#38 - Intelligence and Overfit
The other side of the double edged sword of increased intelligence
Last time we spoke about intelligence and pattern recognition:
#37 - Pattern Recognition & Intelligence
While there are many ways to look at and define intelligence, essentially all research points to a core, general intelligence (referred to as g in academic literature), as the governing factor for people. Put another way, g is the speed limit of a human brain, and we all have slightly different ones.
As promised, today we’ll look at the downsides of excellent pattern recognition in humans (and AI).
Looking at computers, even before AI they were exceptional pattern recognition engines If intelligence were fully defined by pattern recognition, computers may already be superior to their creators. Even using basic techniques like regression, computers are often able to spot relationships that humans miss.
But the downfall of computer pattern recognition, as any good data scientist knows, is overfitting. In lay terms, overfitting is when a model identifies a trend that wasn’t real and rather just an accident of randomness within the data. Such a relationship will do well to explain the past, but will be useless (or worse) at predicting the future.
Put practically, imagine the following. You feed a computer a bunch of people’s height, weight, hair color, shoe size and ask it to determine whether they are left-handed. The computer will draw the best relationship it can from this – one which may explain a lot or all of the data you provide. But as each of these factors is (to my knowledge) uncorrelated with left-handedness, the model will be worthless when predicting if a new person is left-handed.
It’s broadly been recognized that humans also suffer from overfitting. Superstitions can be seen as us overfitting behavior models: we saw something bad happen once when a guy walked under a ladder, so now no one should do it.
More practically, the work of Nobel Prize winning economist Daniel Kahneman shows how humans systematically are biased in our thinking, with anchoring and loss aversion biases being two of the most common. Each of these merits its own coverage at some point.

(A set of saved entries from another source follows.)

### src/rtl/aes_pkg.sv
package aes_pkg;

   localparam int NUM_ROUNDS = 10;
   localparam int CSR_IDX_W = 1;

   localparam logic [CSR_IDX_W-1:0] CSR_KEY_HIGH = 1'b0;
   localparam logic [CSR_IDX_W-1:0] CSR_KEY_LOW  = 1'b1;

   typedef struct packed {
      logic [63:0] plain_high;
      logic [63:0] plain_low;
   } req_type;

   typedef struct packed {
      logic [63:0] cipher_high;
      logic [63:0] cipher_low;
   } rsp_type;

   typedef logic [127:0] block_type;

   localparam logic [7:0] SBOX [256] = '{
      8'h63,8'h7C,8'h77,8'h7B,8'hF2,8'h6B,8'h6F,8'hC5,8'h30,8'h01,8'h67,8'h2B,8'hFE,8'hD7,8'hAB,8'h76,
      8'hCA,8'h82,8'hC9,8'h7D,8'hFA,8'h59,8'h47,8'hF0,8'hAD,8'hD4,8'hA2,8'hAF,8'h9C,8'hA4,8'h72,8'hC0,
      8'hB7,8'hFD,8'h93,8'h26,8'h36,8'h3F,8'hF7,8'hCC,8'h34,8'hA5,8'hE5,8'hF1,8'h71,8'hD8,8'h31,8'h15,
      8'h04,8'hC7,8'h23,8'hC3,8'h18,8'h96,8'h05,8'h9A,8'h07,8'h12,8'h80,8'hE2,8'hEB,8'h27,8'hB2,8'h75,
      8'h09,8'h83,8'h2C,8'h1A,8'h1B,8'h6E,8'h5A,8'hA0,8'h52,8'h3B,8'hD6,8'hB3,8'h29,8'hE3,8'h2F,8'h84,
      8'h53,8'hD1,8'h00,8'hED,8'h20,8'hFC,8'hB1,8'h5B,8'h6A,8'hCB,8'hBE,8'h39,8'h4A,8'h4C,8'h58,8'hCF,
      8'hD0,8'hEF,8'hAA,8'hFB,8'h43,8'h4D,8'h33,8'h85,8'h45,8'hF9,8'h02,8'h7F,8'h50,8'h3C,8'h9F,8'hA8,
      8'h51,8'hA3,8'h40,8'h8F,8'h92,8'h9D,8'h38,8'hF5,8'hBC,8'hB6,8'hDA,8'h21,8'h10,8'hFF,8'hF3,8'hD2,
      8'hCD,8'h0C,8'h13,8'hEC,8'h5F,8'h97,8'h44,8'h17,8'hC4,8'hA7,8'h7E,8'h3D,8'h64,8'h5D,8'h19,8'h73,
      8'h60,8'h81,8'h4F,8'hDC,8'h22,8'h2A,8'h90,8'h88,8'h46,8'hEE,8'hB8,8'h14,8'hDE,8'h5E,8'h0B,8'hDB,
      8'hE0,8'h32,8'h3A,8'h0A,8'h49,8'h06,8'h24,8'h5C,8'hC2,8'hD3,8'hAC,8'h62,8'h91,8'h95,8'hE4,8'h79,
      8'hE7,8'hC8,8'h37,8'h6D,8'h8D,8'hD5,8'h4E,8'hA9,8'h6C,8'h56,8'hF4,8'hEA,8'h65,8'h7A,8'hAE,8'h08,
      8'hBA,8'h78,8'h25,8'h2E,8'h1C,8'hA6,8'hB4,8'hC6,8'hE8,8'hDD,8'h74,8'h1F,8'h4B,8'hBD,8'h8B,8'h8A,
      8'h70,8'h3E,8'hB5,8'h66,8'h48,8'h03,8'hF6,8'h0E,8'h61,8'h35,8'h57,8'hB9,8'h86,8'hC1,8'h1D,8'h9E,
      8'hE1,8'hF8,8'h98,8'h11,8'h69,8'hD9,8'h8E,8'h94,8'h9B,8'h1E,8'h87,8'hE9,8'hCE,8'h55,8'h28,8'hDF,
      8'h8C,8'hA1,8'h89,8'h0D,8'hBF,8'hE6,8'h42,8'h68,8'h41,8'h99,8'h2D,8'h0F,8'hB0,8'h54,8'hBB,8'h16
   };

   localparam logic [7:0] RCON [NUM_ROUNDS] = '{
      8'h01,8'h02,8'h04,8'h08,8'h10,8'h20,8'h40,8'h80,8'h1B,8'h36
   };

   // byte k of a block: bits 127-8k downto 120-8k
   function automatic logic [7:0] gf_double(input logic [7:0] v);
      logic [7:0] d;
      d = {v[6:0], 1'b0};
      if (v[7]) d = d ^ 8'h1B;
      return d;
   endfunction

   function automatic block_type sub_shift(input block_type b);
      block_type t;
      for (int c = 0; c < 4; c++) begin
         for (int r = 0; r < 4; r++) begin
            t[127-8*(4*c+r) -: 8] = SBOX[b[127-8*(4*((c+r)%4)+r) -: 8]];
         end
      end
      return t;
   endfunction

   function automatic block_type mix_columns(input block_type b);
      block_type t;
      logic [7:0] a0, a1, a2, a3, s;
      for (int c = 0; c < 4; c++) begin
         a0 = b[127-32*c -: 8];
         a1 = b[119-32*c -: 8];
         a2 = b[111-32*c -: 8];
         a3 = b[103-32*c -: 8];
         s  = a0 ^ a1 ^ a2 ^ a3;
         t[127-32*c -: 8] = a0 ^ s ^ gf_double(a0 ^ a1);
         t[119-32*c -: 8] = a1 ^ s ^ gf_double(a1 ^ a2);
         t[111-32*c -: 8] = a2 ^ s ^ gf_double(a2 ^ a3);
         t[103-32*c -: 8] = a3 ^ s ^ gf_double(a3 ^ a0);
      end
      return t;
   endfunction

   function automatic block_type next_key(input block_type k, input logic [7:0] rc);
      block_type n;
      logic [31:0] t;
      t = {SBOX[k[23:16]] ^ rc, SBOX[k[15:8]], SBOX[k[7:0]], SBOX[k[31:24]]};
      n[127:96] = k[127:96] ^ t;
      n[95:64]  = k[95:64] ^ n[127:96];
      n[63:32]  = k[63:32] ^ n[95:64];
      n[31:0]   = k[31:0] ^ n[63:32];
      return n;
   endfunction

endpackage

### src/rtl/aes_key_sched.sv
module aes_key_sched (
   input  logic                          clock,
   input  logic                          reset,
   input  logic                          csr_wr_en,
   input  logic [aes_pkg::CSR_IDX_W-1:0] csr_index,
   input  logic [63:0]                   csr_wr_data,
   output aes_pkg::block_type            cipher_key
);
   import aes_pkg::*;

   logic [63:0] key_high_ff, key_low_ff;

   // hold the cipher key; round keys are expanded alongside each block
   always_ff @(posedge clock) begin
      if (reset) begin
         key_high_ff <= '0;
         key_low_ff  <= '0;
      end else begin
         if (csr_wr_en && csr_index == CSR_KEY_HIGH) key_high_ff <= csr_wr_data;
         if (csr_wr_en && csr_index == CSR_KEY_LOW)  key_low_ff  <= csr_wr_data;
      end
   end

   assign cipher_key = {key_high_ff, key_low_ff};
endmodule

### config.mk
export PLATFORM = sky130hd
export DESIGN_NAME = aes_key_sched
export DESIGN_NICKNAME = d
export VERILOG_FILES = /design/src/rtl/aes_pkg.sv /design/src/rtl/aes_key_sched.sv
export SDC_FILE = /design/constraint.sdc
export NUM_CORES = 1
export LEC_CHECK = 0
export BUFFER_PORTS_ARGS = -buffer_cell sky130_fd_sc_hd__buf_2
export CELL_PAD_IN_SITES_DETAIL_PLACEMENT = 0
export CELL_PAD_IN_SITES_GLOBAL_PLACEMENT = 1
export CORE_ASPECT_RATIO = 0.7
export CORE_MARGIN = 8
export CORE_UTILIZATION = 33
export CTS_CLUSTER_SIZE = 40
export DETAILED_ROUTE_END_ITERATION = 10
export PLACE_DENSITY = 0.82
export RECOVER_POWER = 25
export SYNTH_ARGS = -nofsm -noshare
export SYNTH_HDL_FRONTEND = slang
export SYNTH_SLANG_ARGS = --single-unit
### constraint.sdc
create_clock -name clock -period 0.9 [get_ports clock]
set_clock_uncertainty 0.15 [all_clocks]
set_input_delay 0.045 -clock clock [delete_from_list [all_inputs] [get_ports clock]]
set_output_delay 0.045 -clock clock [all_outputs]
set_load 0.05 [all_outputs]
==> impl_results.md <==
* I/O Pins at 196
* DRT iter0 DRCs at approximately 220
* Critical-path cell list: buf_8
* Worst relative slew slack at 0.817
* Syn_nets at 555
* Slew @ Worst Pin at between 0.2 and 0.3 ns
* Clk root buf: clkbuf_16
* CP startpoint kind: register
* WHS at -0.00876 ns
* Final Max Tran Viols at 0
* Minimum clock period at ~1.1 ns
* Routed vias/inst at about 4.4
* RD Place Congestion at about 0.74
* Buffers on Ports at 195
* Required @ worst endpoint at around 0.70 ns
* First-pass GRT wire length at 25.3 mm
* Max-Cap Viols at 0
* DR vias at between 4k and 5k
* Failing checks: negative hold slack, negative setup slack
* Combinational Power Share at 0.208
* Num rows at 38
* Status: finished, violations left
* Num CTS Buffers at 17
* Share of post-route cells with drive strength above 1 at 0.520
* Max incr delay on CP at roughly 0.36 ns
* Setup TNS at -24.80 ns
* Max FO, Critical Path at 2
* Clock Sinks at between 100 and 150
* Worst slack at placement at -0.254 ns
* Diode count at 0
* Clock Latency Late Sink at 0.40 ns
* Max rail drop VDD at between 0.001 and 0.0015 V
* CP Capture Type: output pin
* Slowest CP cell: dfxtp_1
* Critical path's top delay family: flip-flops
* Wire length per cell at 16.5 µm
* Final worst path period share at 1.24
* Overflow after GRT at 0
* PwrDens at 1730 nW/µm²
* Switching power at about 4400 µW
* All-layer global routing usage at 0.155
* Max frequency at 894 MHz
* WL final at about 17 mm
* # DRC at 0
* P&R area growth vs syn at 83.1%
* Finish-stage setup viols at 132
* Type of the worst min-delay path: in2reg
* Vias in the first global route at 4,891
* Antenna violations before repair at 0
* Fill count at roughly 1.1k
* Area of the multi-input gates at 2560 µm²
* Bufs and invs on worst path at 1
* Hpwl dp at 10.1 mm
* Die width at 167 µm
* Clk pwr share at 0.414
* Setup slack after layout at -0.218 ns
* Int Pwr at 12,200 µW
* CTS tree: yes
* Fin. Hold Viols at 2
* Sequential cell area fraction in the yosys report at 0.486
* Synth Cell Area at 5270 µm²
* Distinct cell type count after synthesis at 11
* Yosys Warn Count at 0
* Setup CP Type: reg2out
* Die Area at 20,300 µm²
* RSZ-0062 raised after global routing: true
* Placed cells at 860
* Seq pwr share at 0.379
* #FFs+latches synth at around 130
* Core area at roughly 16,000 µm²
* Synthesized netlist cell count at 487
* CTS HTree Levels at 4
* Switching part of the total at 0.267
* Worst-path clk slew at approximately 0.060 ns
* Non-Filler Instances at 1,006
* Register area at between 2000 and 3000 µm²
* First-pass iteration count of the detailed router at 4
* Syn avg cell area at about 11 µm²
* Initial core utilization at 0.339
* Largest net degree at the start of global routing at 78
* Pleak at approximately 0.0044 µW
* Worst Path Arrival at between 0.9 and 1 ns
* Longest Clk Path Bufs at 2
* DIE HEIGHT at approximately 120 µm
* Post-route ant nets at 0
* Layout Nets at between 800 and 900
## cell families after synthesis
kind of cell	after synthesis	share of synthesized area
AND/OR/NAND/NOR	196	0.232
multiplexers	128	0.243
flip-flops	128	0.486
buffers and inverters	35	0.0389
## cells in the mapped netlist
library cell,count,share of area
mux2i_1,128,0.24
dfxtp_1,128,0.49
buf_2,2,0.0019
nor2b_1,1,0.0012
buf_4,7,0.010
and2_1,1,0.0012
clkbuf_1,19,0.014
buf_6,6,0.013
buf_1,1,0.00071
nand2b_1,193,0.23
nand2_1,1,0.00071
## routing by layer
| metal | routed length [µm] | up-vias | track usage |
|---|---|---|---|
| met4 | 166 | 0 | 0.0505 |
| met2 | 8520 | 129 | 0.275 |
| met3 | 1390 | 11 | 0.0782 |
| met5 | 0 | - | 0 |
| li1 | - | 2206 | - |
| met1 | 6520 | 2101 | 0.159 |
## final timing paths
check | from | depth (start not counted) | endpoint | slack (ns)
max reg2reg | key_low_ff[51]$_SDFFE_PP0P_ | 4 | key_low_ff[51]$_SDFFE_PP0P_ | -0.06
max | key_low_ff[15]$_SDFFE_PP0P_ | 1 | cipher_key[15] | -0.22
min | reset | 4 | key_high_ff[55]$_SDFFE_PP0P_ | -0.009
min reg2reg | key_high_ff[59]$_SDFFE_PP0P_ | 2 | key_high_ff[59]$_SDFFE_PP0P_ | 0.34
## cell usage in the layout, fill, tap and decap left out, types with 4 or more instances in the layout
cell           instances
clkinv_2               4
buf_8                128
dlygate4sd3_1         65
nand2b_1             188
dfxtp_2              121
buf_4                 46
buf_2                 66
buf_12                 7
clkbuf_16             17
mux2i_1              128
nand2b_4               5
dfxtp_4                4
buf_6                 13
## power groups by stage
stage	clock network, µW	logic [µW]	registers, µW
6_report	6890	3460	6310
4_1_cts	7060	3320	6310
5_1_grt	7310	3610	6340
2_1_floorplan	0	762	7310
3_5_place_dp	0	2450	6300
3_3_place_gp	0	2410	6290
## per-stage QoR
stage / util / cell area [µm²] / total power [µW]
final: 0.621 / 9660 / 16700
after global routing: 0.621 / 9660 / 17300
after CTS: 0.603 / 9380 / 16700
after floorplan: - / 5430 / 8070
after detailed placement: 0.428 / 6660 / 8750
after global placement: 0.428 / 6660 / 8700
## sequential cells by signal (all words and copies together), names as in the netlist
register	count
key_high_ff	64
key_low_ff	64
## timing repair
| action | in CTS | in global routing |
|---|---|---|
| hold endpoints to repair | 128 | 1 |
| buffers inserted | 27 | 27 |
| endpoints found under the setup margin | 128 | 146 |
| gates cloned | 0 | 0 |
| gates resized for setup | 384 | 22 |
| hold buffers | 65 | 1 |
## cell type report
class,instances,area share
Clock buffer,22,0.0491
Clock inverter,7,0.0114
Multi-Input combinational cell,324,0.265
Sequential cell,128,0.283
Timing Repair Buffer,325,0.366
Tap cell,200,0.0259
Power figures use the tool's default switching activity.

With that all said, let’s link this back to intelligence. More intelligence leads to more pattern recognition, but it does not ensure that these patterns are real. They may be, and often are spurious overfits. This is a handicap that comes with intelligence. This is why, as Naval Ravikant put it on a recent episode of his podcast, “Judgement is the Decisive Skill,” and why he states in it that “Intellect without any experience is often worse than useless.”
Judging how much a smart person overfits with their additional pattern recognition skills is a fool’s errand, and would vary greatly from person to person. Thus I’ll bring in my personal experience: I’ve seen many objectively smart people be overconfident in “proven” ideas.
Case-in-point: many people seem sure to trust that the science (or “The Science”) is absolute, without considering all the reasons the science could be off: financial incentives from government and industry, p-hacking done to make a name and a splash with a controversial result, tertiary factors being overlooked that obscure or drive the real effect, and so much more.
My bias is to opt on the side of caution. Whether we call it judgement or call it wisdom, it’s better to admit that we don’t yet know something. If we act to hastily with certainty, the unintended consequences around are almost always powerful and hard-to-predict.